We will prove some properties of this encoding. For messages $a=(a_1,\ldots, a_m)$ and $b=(b_1,\ldots, b_m)$, define $\Delta(a,b)$ as the number of coordinates $i \in [m]$ where $a_i \neq b_i$ (this is called the Hamming distance between $a$ and $b$).

Lemma 17 (Distance of Reed-Solomon codes)

For messages of the same length $n$, $x \neq y$, the distance between codewords $\Delta(C(x),C(y))$ is at least $(2k+1)$.

Proof:

Let $f_x$ and $f_y$ be the degree-$(n-1)$ polynomials for $x$ and $y$ respectively. Since they are distinct (do you see why?), we have that $(f_x- f_y)$ is nonzero and of degree at most $(n-1)$. Therefore, the codewords of $C(x)$ and $C(y)$ can agree on at most $(n-1)$ coordinates (blocks) (do you see why?).

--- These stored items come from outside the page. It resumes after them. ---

File: config.mk
export PLATFORM = sky130hd
export DESIGN_NAME = eeprom_word_reader
export DESIGN_NICKNAME = d
export VERILOG_FILES = /design/src/rtl/ewr_pkg.sv /design/src/rtl/ewr_tick.sv /design/src/rtl/ewr_ctrl.sv /design/src/rtl/ewr_byte_out.sv /design/src/rtl/eeprom_word_reader.sv
export SDC_FILE = /design/constraint.sdc
export NUM_CORES = 1
export LEC_CHECK = 0
export BUFFER_PORTS_ARGS = -buffer_cell sky130_fd_sc_hd__buf_2
export CORE_AREA = 2 2 92 94
export DETAILED_ROUTE_END_ITERATION = 7
export DIE_AREA = 0 0 94 96
export GPL_ROUTABILITY_DRIVEN = 0
export PLACE_DENSITY = 0.73
export SYNTH_ARGS = -nofsm -noshare
export SYNTH_HDL_FRONTEND = slang
export SYNTH_SLANG_ARGS = --single-unit
File: constraint.sdc
create_clock -name clk_i -period 3 [get_ports clk_i]
set_input_delay 0.45 -clock clk_i [delete_from_list [all_inputs] [get_ports clk_i]]
set_output_delay 0.45 -clock clk_i [all_outputs]
set_load 0.01 [all_outputs]
File: src/rtl/ewr_pkg.sv
package ewr_pkg;
  localparam int OP_W   = 3;
  localparam logic [OP_W-1:0] RD_OP = 3'b110;
  localparam int WORD_W = 16;

  typedef enum logic [3:0] {
    ST_IDLE,
    ST_EN,
    ST_CS,
    ST_DUM_H,
    ST_TX_L,
    ST_TX_H,
    ST_RX_L,
    ST_RX_H,
    ST_TAIL,
    ST_NEXT
  } ewr_state_e;
endpackage

File: src/rtl/ewr_tick.sv
module ewr_tick #(
  parameter int HALF_CYC = 200
) (
  input  logic clk_i,
  input  logic rst_ni,
  input  logic en_i,
  output logic tick_o
);
  localparam int CW = (HALF_CYC > 2) ? $clog2(HALF_CYC) : 1;
  localparam logic [CW-1:0] LAST = CW'(HALF_CYC - 1);

  logic [CW-1:0] cnt_q;

  always_ff @(posedge clk_i or negedge rst_ni) begin
    if (!rst_ni)            cnt_q <= '0;
    else if (!en_i)         cnt_q <= '0;
    else if (cnt_q == LAST) cnt_q <= '0;
    else                    cnt_q <= cnt_q + 1'b1;
  end

  assign tick_o = en_i && (cnt_q == LAST);

  // phases last at least two cycles
  p_tick_gap_r10: assert property (@(posedge clk_i) disable iff (!rst_ni)
    tick_o |=> !tick_o);
endmodule

File: src/rtl/ewr_ctrl.sv
module ewr_ctrl
  import ewr_pkg::*;
#(
  parameter int WA_W  = 6,
  parameter int CNT_W = 8
) (
  input  logic               clk_i,
  input  logic               rst_ni,
  input  logic               start_i,
  input  logic [WA_W:0]      baddr_i,
  input  logic [CNT_W-1:0]   nbytes_i,
  input  logic               tick_i,
  input  logic               do_i,
  output logic               busy_o,
  output logic               done_o,
  output logic               rom_en_o,
  output logic               cs_o,
  output logic               sk_o,
  output logic               di_o,
  output logic [WORD_W-1:0]  word_o,
  output logic               word_vld_o
);
  localparam int TX_W = OP_W + WA_W;
  localparam int WL_W = CNT_W - 1;
  localparam int BC_W = $clog2(WORD_W);
  localparam logic [BC_W-1:0] TX_LAST = BC_W'(TX_W - 1);
  localparam logic [BC_W-1:0] RX_LAST = BC_W'(WORD_W - 1);

  ewr_state_e          st_q;
  logic [WA_W-1:0]     wa_q;
  logic [WL_W-1:0]     left_q;
  logic [BC_W-1:0]     bit_q;
  logic [TX_W-1:0]     tx_q;
  logic [WORD_W-1:0]   rx_q;
  logic                ok_req;
  logic                unused_b0;

  assign unused_b0 = baddr_i[0];
  assign ok_req    = start_i && (nbytes_i != '0) && !nbytes_i[0];

  always_ff @(posedge clk_i or negedge rst_ni) begin
    if (!rst_ni) begin
      st_q       <= ST_IDLE;
      wa_q       <= '0;
      left_q     <= '0;
      bit_q      <= '0;
      tx_q       <= '0;
      rx_q       <= '0;
      busy_o     <= 1'b0;
      done_o     <= 1'b0;
      rom_en_o   <= 1'b0;
      cs_o       <= 1'b0;
      sk_o       <= 1'b0;
      di_o       <= 1'b0;
      word_o     <= '0;
      word_vld_o <= 1'b0;
    end else begin
      done_o     <= 1'b0;
      word_vld_o <= 1'b0;
      case (st_q)
        ST_IDLE: if (ok_req) begin
          wa_q     <= baddr_i[WA_W:1];
          left_q   <= nbytes_i[CNT_W-1:1];
          busy_o   <= 1'b1;
          rom_en_o <= 1'b1;
          st_q     <= ST_EN;
        end
        ST_EN: if (tick_i) begin
          cs_o <= 1'b1;
          tx_q <= {RD_OP, wa_q};
          st_q <= ST_CS;
        end
        ST_CS: if (tick_i) begin
          sk_o <= 1'b1;                // idle pulse
          st_q <= ST_DUM_H;
        end
        ST_DUM_H: if (tick_i) begin
          sk_o  <= 1'b0;
          di_o  <= tx_q[TX_W-1];
          tx_q  <= tx_q << 1;
          bit_q <= '0;
          st_q  <= ST_TX_L;
        end
        ST_TX_L: if (tick_i) begin
          sk_o <= 1'b1;
          st_q <= ST_TX_H;
        end
        ST_TX_H: if (tick_i) begin
          sk_o <= 1'b0;
          if (bit_q == TX_LAST) begin
            di_o  <= 1'b0;
            bit_q <= '0;
            st_q  <= ST_RX_L;
          end else begin
            di_o  <= tx_q[TX_W-1];
            tx_q  <= tx_q << 1;
            bit_q <= bit_q + 1'b1;
            st_q  <= ST_TX_L;
          end
        end
        ST_RX_L: if (tick_i) begin
          sk_o <= 1'b1;
          st_q <= ST_RX_H;
        end
        ST_RX_H: if (tick_i) begin
          sk_o <= 1'b0;
          rx_q <= {rx_q[WORD_W-2:0], do_i};
          if (bit_q == RX_LAST) st_q <= ST_TAIL;
          else begin
            bit_q <= bit_q + 1'b1;
            st_q  <= ST_RX_L;
          end
        end
        ST_TAIL: if (tick_i) begin
          cs_o       <= 1'b0;
          word_o     <= rx_q;
          word_vld_o <= 1'b1;
          wa_q       <= wa_q + 1'b1;
          left_q     <= left_q - 1'b1;
          st_q       <= ST_NEXT;
        end
        ST_NEXT: if (tick_i) begin
          if (left_q == '0) begin
            busy_o   <= 1'b0;
            rom_en_o <= 1'b0;
            done_o   <= 1'b1;
            st_q     <= ST_IDLE;
          end else begin
            cs_o <= 1'b1;
            tx_q <= {RD_OP, wa_q};
            st_q <= ST_CS;
          end
        end
        default: st_q <= ST_IDLE;
      endcase
    end
  end

  p_di_steady_r5: assert property (@(posedge clk_i) disable iff (!rst_ni)
    (sk_o && $past(sk_o)) |-> $stable(di_o));
  p_cs_sk_low_r11: assert property (@(posedge clk_i) disable iff (!rst_ni)
    (cs_o != $past(cs_o)) |-> (!sk_o && !$past(sk_o)));
  p_sk_on_tick_r10: assert property (@(posedge clk_i) disable iff (!rst_ni)
    (sk_o != $past(sk_o)) |-> $past(tick_i));
  p_bad_count_r2: assert property (@(posedge clk_i) disable iff (!rst_ni)
    (!busy_o && start_i && nbytes_i[0]) |=> !busy_o);
  p_done_at_end_r9: assert property (@(posedge clk_i) disable iff (!rst_ni)
    $fell(busy_o) |-> (done_o && !rom_en_o));
endmodule

File: src/rtl/ewr_byte_out.sv
module ewr_byte_out
  import ewr_pkg::*;
(
  input  logic              clk_i,
  input  logic              rst_ni,
  input  logic [WORD_W-1:0] word_i,
  input  logic              word_vld_i,
  output logic [7:0]        byte_o,
  output logic              byte_vld_o
);
  logic [7:0] hi_q;
  logic       pend_q;

  always_ff @(posedge clk_i or negedge rst_ni) begin
    if (!rst_ni) begin
      hi_q       <= '0;
      pend_q     <= 1'b0;
      byte_o     <= '0;
      byte_vld_o <= 1'b0;
    end else if (word_vld_i) begin
      byte_o     <= word_i[7:0];
      hi_q       <= word_i[15:8];
      byte_vld_o <= 1'b1;
      pend_q     <= 1'b1;
    end else if (pend_q) begin
      byte_o     <= hi_q;
      byte_vld_o <= 1'b1;
      pend_q     <= 1'b0;
    end else begin
      byte_vld_o <= 1'b0;
    end
  end

  p_lo_first_r8: assert property (@(posedge clk_i) disable iff (!rst_ni)
    word_vld_i |=> (byte_vld_o && byte_o == $past(word_i[7:0])));
  p_hi_second_r8: assert property (@(posedge clk_i) disable iff (!rst_ni)
    (word_vld_i ##1 1'b1) |=> (byte_vld_o && byte_o == $past(word_i[15:8], 2)));
endmodule

File: src/rtl/eeprom_word_reader.sv
module eeprom_word_reader
  import ewr_pkg::*;
#(
  parameter int WA_W    = 6,
  parameter int CNT_W   = 8,
  parameter int CLK_MHZ = 200,
  parameter int HALF_US = 1
) (
  input  logic             clk_i,
  input  logic             rst_ni,
  input  logic             start_i,
  input  logic [WA_W:0]    addr_i,
  input  logic [CNT_W-1:0] count_i,
  output logic             busy_o,
  output logic             done_o,
  output logic [7:0]       byte_o,
  output logic             byte_vld_o,
  output logic             rom_en_o,
  output logic             cs_o,
  output logic             sk_o,
  output logic             di_o,
  input  logic             do_i
);
  // at least 3 so both bytes leave before the run ends
  localparam int HALF_CYC = (CLK_MHZ * HALF_US < 3) ? 3 : CLK_MHZ * HALF_US;

  logic              tick;
  logic [WORD_W-1:0] word;
  logic              word_vld;

  ewr_tick #(.HALF_CYC(HALF_CYC)) u_tick (
    .clk_i  (clk_i),
    .rst_ni (rst_ni),
    .en_i   (busy_o),
    .tick_o (tick)
  );

  ewr_ctrl #(.WA_W(WA_W), .CNT_W(CNT_W)) u_ctrl (
    .clk_i      (clk_i),
    .rst_ni     (rst_ni),
    .start_i    (start_i),
    .baddr_i    (addr_i),
    .nbytes_i   (count_i),
    .tick_i     (tick),
    .do_i       (do_i),
    .busy_o     (busy_o),
    .done_o     (done_o),
    .rom_en_o   (rom_en_o),
    .cs_o       (cs_o),
    .sk_o       (sk_o),
    .di_o       (di_o),
    .word_o     (word),
    .word_vld_o (word_vld)
  );

  ewr_byte_out u_bytes (
    .clk_i      (clk_i),
    .rst_ni     (rst_ni),
    .word_i     (word),
    .word_vld_i (word_vld),
    .byte_o     (byte_o),
    .byte_vld_o (byte_vld_o)
  );
endmodule

== Yosys cells after proc, flatten, opt, wreduce, memory -nomap -nowiden ==
Cells that the tools add are included.
Storage, ports and cells
  logic and storage cells: 136
  input port bits: 19
  output and inout bits: 15
  flip-flop bits (word level): 94
Cells by class
  reductions and logical operators: 27
  equal/unequal tests: 28
  muxes and demuxes: 59
  add/sub/neg operators: 4
Operator list (number)
  $mux W4: 16
  $mux W9: 6
  $pmux W4 S10: 1
  $pmux W9 S4: 1
  $mux W8: 4
  $ne A2 B2 Y1 const B: 12
  $mux W1: 18
  $eq A4 B3 Y1 const B: 4
  $eq A4 B4 Y1 const B: 4
  $mux W7: 2
  $pmux W7 S2: 1
  $mux W6: 2
  $pmux W4 S3: 1
  $pmux W6 S2: 1
  $reduce_and A10 Y1: 1
  $reduce_and A5 Y1: 2
  $reduce_bool A2 Y1: 5
  $reduce_and A3 Y1: 3
  $add A8 B1 Y8 const B: 1
  $eq A4 B2 Y1 const B: 2
  $eq A8 B8 Y1 const B: 1
  $ne A2 B1 Y1 const B: 4
  $reduce_bool A8 Y1: 1
  $logic_not A7 Y1: 1
  16 further kinds: 24

== Depth between registers and ports, before layout ==
Gate-level depths: netlist of run 1.
  word-level depth: 5
  depth in mapped cells: 8
  depth with buffers taken out: 7

== Modules after synthesis ==
A second synthesis of run 1 with hierarchy kept.
Second synthesis, totals
  cells, all modules: 390
  area, all modules: 4411.7 µm²
Modules (own cells, without submodules)
  ewr_ctrl: instances 1, cells an instance 295, area an instance 3260.6 µm², seq. area each 1701.6 µm²
  ewr_byte_out: instances 1, cells an instance 55, area an instance 743.2 µm², seq. area each 450.4 µm²
  ewr_tick: instances 1, cells an instance 40, area an instance 407.9 µm², seq. area each 200.2 µm²

== Least setup slack after synthesis of run 1 ==
No wires, ideal clock.
  kind: register to register
  start point: register u_ctrl.left_q[0]
  end point: register u_ctrl.tx_q[1]
  setup slack: 0.565 ns
  cell stages (with the launch flop): 9
  path buffers: 1
  data arrival time: 2.310 ns
  clock period less this slack: 2.435 ns
  data required time: 2.875 ns
  cell sequence: dfrtp_1 > inv_1 > ha_1 > or3b_4 > or3_4 > or3_4 > and3b_1 > buf_6 > mux2_4
Between the ends
  longest elaborated chain between the ends: 3
RTL lines
  from (decl): line ewr_ctrl.sv:31  | logic [WL_W-1:0] left_q;
  from (signal assigned): line ewr_ctrl.sv:63  | left_q <= nbytes_i[CNT_W-1:1];
  from (signal assigned): line ewr_ctrl.sv:119  | left_q <= left_q - 1'b1;
  $logic_not A7 Y1: line ewr_ctrl.sv:123  | if (left_q == '0) begin
  $ne A2 B2 Y1 (no source line)
  $reduce_and A7 Y1 (no source line)
  to (signal assigned): line ewr_ctrl.sv:80  | tx_q <= tx_q << 1;
  to (signal assigned): line ewr_ctrl.sv:96  | tx_q <= tx_q << 1;
  to (signal assigned): line ewr_ctrl.sv:130  | tx_q <= {RD_OP, wa_q};
  to (decl): line ewr_ctrl.sv:33  | logic [TX_W-1:0] tx_q;
No other way between the ends.
A chain may end at the register's enable or synchronous reset.

== Final worst setup path of run 1 ==
  start point: register u_ctrl.left_q[0]
  end point: register u_ctrl.tx_q[2]
The elaborated chain is that of the path after synthesis.

==> metrics.txt, run 1 <==
fraction of layout cells with a size suffix above 1=26.4%; initial antenna violation count=0; leading area contributor after synthesis=dfrtp_1; Mapped Avg Cell Area=11.3 um^2; Post-Synthesis Cells=381; largest net degree at the start of global routing=51; post-synthesis register bit count=94; Antenna Cells=0; cell count of the worst reg-to-reg path=7; Ys Warns=0; Initial Util=~54%; PwrDens=505 nW/um^2; area share of the largest cell type after synthesis=54.4%; DIE AREA=9020 um^2; number of port buffers=32; Most used DFF post-synth=dfrtp_1; max_cap viols=0; First-pass DRT Iterations=4; type of origin of the critical path=register; cell area after synthesis=4320 um^2; worst vdd ir=~0.00027 V; Die Y=roughly 96 um; CTS Hold Bufs=0; Placeable Area=8050 um^2; kind of critical path=register to register; postcts setup bufs=0; Fillers=667; fin. max-slew vios=0; drt wl/cell=about 15 um; DR iter-0 viols=80; Chip Width=94 um; met3 GRT Util=~3.8%; fin worst setup slack=310 ps; CTS tree=built; Final Skew=13.8 ps; Clock Latency Late Sink=~360 ps; GRT Total Usage=around a fifth; Worst Path Max Fanout=9; hold crit path type=input port to asynchronous set/reset pin; sequential area share after synthesis=a little over half; Num CTS Buffers=9; reg2reg setup slack=between 300 and 400 ps; DRT antenna net count=0; DP Worst Slack=328 ps; post-CTS sizing=0; grt met2 use=29.0%; measured slew at the worst slew-check pin=791 ps; Tmin final=2690 ps; Distinct cells, synth=48; RSZ-0062 raised after global routing=false; number of global-route vias before repair=2834; period utilization=89.7%; # IOs=34; nets@finish=436; CTS clk-pin slew, worst paths=100 ps; most used routing layer=met2; FFs w/ async S/R, synth=between 90% and 100%; clock sink count=94; final setup fails=0; DP HPWL=5420 um; Root Buffer=clkbuf_8; GR Util met1=26.6%; H-tree depth=3; reg2reg end=u_ctrl.tx_q[2]; CP arrival=2940 ps; setup TNS=0 ps; relative slew slack=a little under half; area delta synth->final=9.76%; Rows=33; Final Hold Viols=0; Overflow after GRT=0; Crit. End Element=register; routed vias/inst=5.61; Synth area leaders=dfrtp_1 54%, mux2_2 11%, mux2i_1 3.2%, o21ai_0 3.1%, a21oi_1 2.3%; first-pass GRT wire length=between 10000 and 15000 um; Critical R2R Launch=u_ctrl.left_q[0]; fmax=372 MHz; Longest Clk Path Bufs=2; Hold WS=102 ps; LEAKAGE=0.00225 uW; outcome=complete, no violations; Post-synth EDFFs=0; routed via count=between 2000 and 3000; WP data required=3260 ps; Remaining DRCs=0; post-synth net total=around 400; routed wire length=between 7000 and 8000 um
[how the worst max path moves through the flow]
| stage | end | from | slack (ps) | cells past startpoint |
|---|---|---|---|---|
| CTS | u_ctrl.tx_q[2] | u_ctrl.left_q[0] | 320 | 7 |
| finish | u_ctrl.tx_q[2] | u_ctrl.left_q[0] | 310 | 7 |
| detailed placement | u_ctrl.tx_q[2] | u_ctrl.left_q[0] | 330 | 7 |
| global route | u_ctrl.tx_q[3] | u_ctrl.left_q[0] | 210 | 7 |
| global placement | u_ctrl.tx_q[4] | u_ctrl.left_q[0] | 380 | 7 |
| floorplan | u_ctrl.tx_q[1] | u_ctrl.left_q[0] | 560 | 8 |
[kinds of logic after synthesis]
| logic type | share of synthesized area, % |
|---|---|
| and+or+nand+nor | 13.1 |
| DFF | 54.4 |
| AOI/OAI and AO/OA | 9.12 |
| muxes | 16.4 |
| buffers and inverters | 4.05 |
| xor gates and xnor gates | 1.42 |
| adders and majority gates | 1.45 |
[routing by layer]
| layer | vias to the layer above | routed length, um | part of all wire [%] |
|---|---|---|---|
| met1 | 1447 | 3840 | 49 |
| met3 | 13 | 274 | 3.5 |
| met4 | 0 | 141 | 1.8 |
| met5 | - | 0 | 0 |
| met2 | 54 | 3500 | 45 |
| li1 | 1414 | - | - |
[cell type report]
cell class	instances	area [um^2]	area share (%)
clock buffer	9	124	2.61
clock inverter	7	61.3	1.29
inverter	18	67.6	1.42
sequential	94	2350	49.6
timing repair buffer	37	213	4.48
tap	105	131	2.77
multi-input combinational	252	1790	37.8
[critical path, stage by stage, from the launching register on]
cell and delay [ps]:
dfrtp_1 390, inv_1 90, ha_1 200, or3b_4 410, or3_4 360, or3_4 390
and3b_1 380, mux2_4 370
[cell usage in the layout, fill, tap and decap left out, drive strengths merged, types with 3 or more instances in the layout]
cell and instances:
a21oi 20, dfrtp 94, xor2 5, and3 7
ha 5, nand3 17, mux2 49, inv 23
and2 4, nor2 24, o21ai 27, o22ai 9
or3 5, nor3 6, nand2 26, mux2i 14
buf 37, o31ai 5, clkbuf 9, nor4b 3
nand4 4
[through the flow]
step                      util (%)  std cells  total power (uW)  cell area (um^2)
final                         58.9        522              2390              4740
after global routing          58.9        522              2510              4740
after floorplan                  -        381              1550              4320
after detailed placement      56.6        506              1630              4560
after global placement        56.6        506              1610              4560
after CTS                     58.9        522              2420              4740
[power by group]
part / internal (uW) / total [uW] / leakage (uW) / switching, uW
Sequential: 1320 / 1380 / 0.00126 / 61.7
Combinational: 98.1 / 219 / 0.000897 / 121
Clock: 320 / 794 / 0.0000945 / 473
Total: 1740 / 2390 / 0.00225 / 656
[sequential cells by signal, indices dropped and copies added (netlist names)]
signal	count
u_ctrl.done_o	1
u_ctrl.bit_q	4
u_ctrl.word_vld_o	1
u_bytes.hi_q	8
u_ctrl.st_q	4
u_ctrl.word_o	16
u_ctrl.wa_q	6
u_ctrl.rom_en_o	1
u_bytes.byte_vld_o	1
u_ctrl.cs_o	1
u_ctrl.sk_o	1
u_tick.cnt_q	8
u_ctrl.di_o	1
u_ctrl.tx_q	9
u_bytes.pend_q	1
u_ctrl.rx_q	16
u_bytes.byte_o	8
u_ctrl.left_q	7
[synth_stat cells, types with 2 or more instances]
cell,n
o22ai_1,9
mux2i_1,14
nor3_1,6
ha_1,5
nand4_1,4
clkbuf_1,10
nand2b_1,2
dfrtp_1,94
nor2_1,24
clkbuf_8,3
o31ai_1,5
nor4b_1,2
or3_4,2
inv_1,18
nand3_1,17
and3_1,6
mux2_4,5
nand2_1,26
or2_2,2
buf_2,2
xnor2_1,2
o21ai_0,27
or3_1,2
a21oi_1,20
and2_1,3
mux2_2,44
nor2b_1,2
xor2_1,5
Note: power is estimated with default switching activity, not from simulation.
==> inputs of run 2 (changes only) <==
CELL_PAD_IN_SITES_DETAIL_PLACEMENT = 0   (was default)
CELL_PAD_IN_SITES_GLOBAL_PLACEMENT = 2   (was default)
CORE_AREA = 2 2 107 109   (was 2 2 92 94)
DIE_AREA = 0 0 109 111   (was 0 0 94 96)
PLACE_DENSITY = default   (was 0.73)
PLACE_DENSITY_LB_ADDON = 0.1   (was default)
==> run 2 against run 1 <==
  * Utilization down 14 points
  * Sequential share of layout area decreased by 2.0 points
  * Cell area is 4.1% higher
  * Largest power group unchanged
==> metrics.txt, run 2 (synthesized netlist as in run 1, its figures left out) <==
outcome=complete, no violations; relative slew slack=45.0%; first-pass GRT wire length=14900 um; CP peak stage delay=about 400 ps; post-CTS sizing=0; fmax=367 MHz; Final Skew=6.69 ps; WP data required=3220 ps; Switching Power=roughly 670 uW; Cell Int Power=2200 uW; DRT antenna net count=0; CTS tree=built; area delta synth->final=14.3%; commonest non-fill, non-tap cell in the layout=dfrtp_1; Hold WS=116 ps; Net Sw Frac=23.4%; H-tree depth=3; Placeable Area=around 11000 um^2; LEAKAGE=0.00231 uW; CTS Hold Bufs=0; Critical R2R Launch=u_ctrl.left_q[0]; measured slew at the worst slew-check pin=approximately 820 ps; Worst Path Max Fanout=9; PwrDens=581 nW/um^2; placed cell count=544; final setup fails=0; kind of critical path=register to register; max_cap viols=0; Longest Clk Path Bufs=2; Clock Latency Late Sink=330 ps; clock sink count=94; First-pass DRT Iterations=5; worst path cell trace=inv_1 > ha_1 > or3b_4 > or3_4 > or3_4 > and3b_1 > mux2_4; # IOs=34; routed vias/inst=5.17; Chip Width=109 um; nets@finish=436; routed via count=2897; drt wl/cell=between 15 and 20 um; delay-heaviest family, CP=simple AND/OR/NAND/NOR gates; crit path max-delay cell type=or3b_4; Initial Util=about 39%; combinational share of power=7.7%; setup TNS=0 ps; DR iter-0 viols=161; largest net degree at the start of global routing=52; hold crit path type=input port to asynchronous set/reset pin; Largest regs=u_ctrl.rx_q: 16 flops, u_ctrl.word_o: 16 flops, u_ctrl.tx_q: 9 flops; most used cell, CP=or3_4; GRT Total Usage=15.8%; commonest cells after routing, fill and taps aside=94 x dfrtp_1, 44 x mux2_2, 31 x buf_2; RSZ-0062 raised after global routing=false; CTS clk-pin slew, worst paths=70 ps; Reg power frac=48.1%; Clk pwr share=44.2%; Power Total=2870 uW; Fillers=1035; Root Buffer=clkbuf_16; routed wire length=around 8700 um; number of port buffers=32; fin. max-slew vios=0; CP arrival=between 2000 and 3000 ps; initial antenna violation count=0; Crit. End Element=register; period utilization=90.8%; type of origin of the critical path=register; Tmin final=2720 ps; number of global-route vias before repair=2969; DIE AREA=12100 um^2; Overflow after GRT=0; fraction of layout cells with a size suffix above 1=26.1%; postcts setup bufs=0; Antenna Cells=0; Die Y=around 110 um; DP HPWL=5890 um; Cell Count, Final, Fillers Out=560; Remaining DRCs=0; Final Hold Viols=0; Num CTS Buffers=9; critical path startpoint=u_ctrl.left_q[0]; Crit path buffers/inverters=1; worst vdd ir=between 0.0002 and 0.00025 V; Rows=39
-- run 2: metrics by stage --
stage | instance area (um^2) | util [%] | setup WS [ps]
after floorplan | 4320 | - | 565
after global placement | 4610 | 41.6 | 360
after detailed placement | 4610 | 41.6 | 298
after CTS | 4940 | 44.6 | 275
after global routing | 4940 | 44.6 | 157
final | 4940 | 44.6 | 277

This implies the Hamming distance is at least $(n+2k) - (n-1) = 2k+1$.

Theoretically speaking, the distance property allows us to say that if $C(x)$ is corrupted at $k$ blocks into $C'$, we are still guaranteed that $C(x)$ is still the codeword closest to $C'$ (in Hamming distance), so if we look for message $y$ that minimizes $\Delta(C', C(y))$, then we would manage to find the original message as $x = \arg \min_{y} \Delta(C', C(y))$.

Indeed, the decoding algorithm by Berlekamp and Welsh exploits this property to efficiently recover the corrupted message (up to $k$ blocks). The details about this algorithm are beyond the scope of this course, but we invite you to search them if you are interested.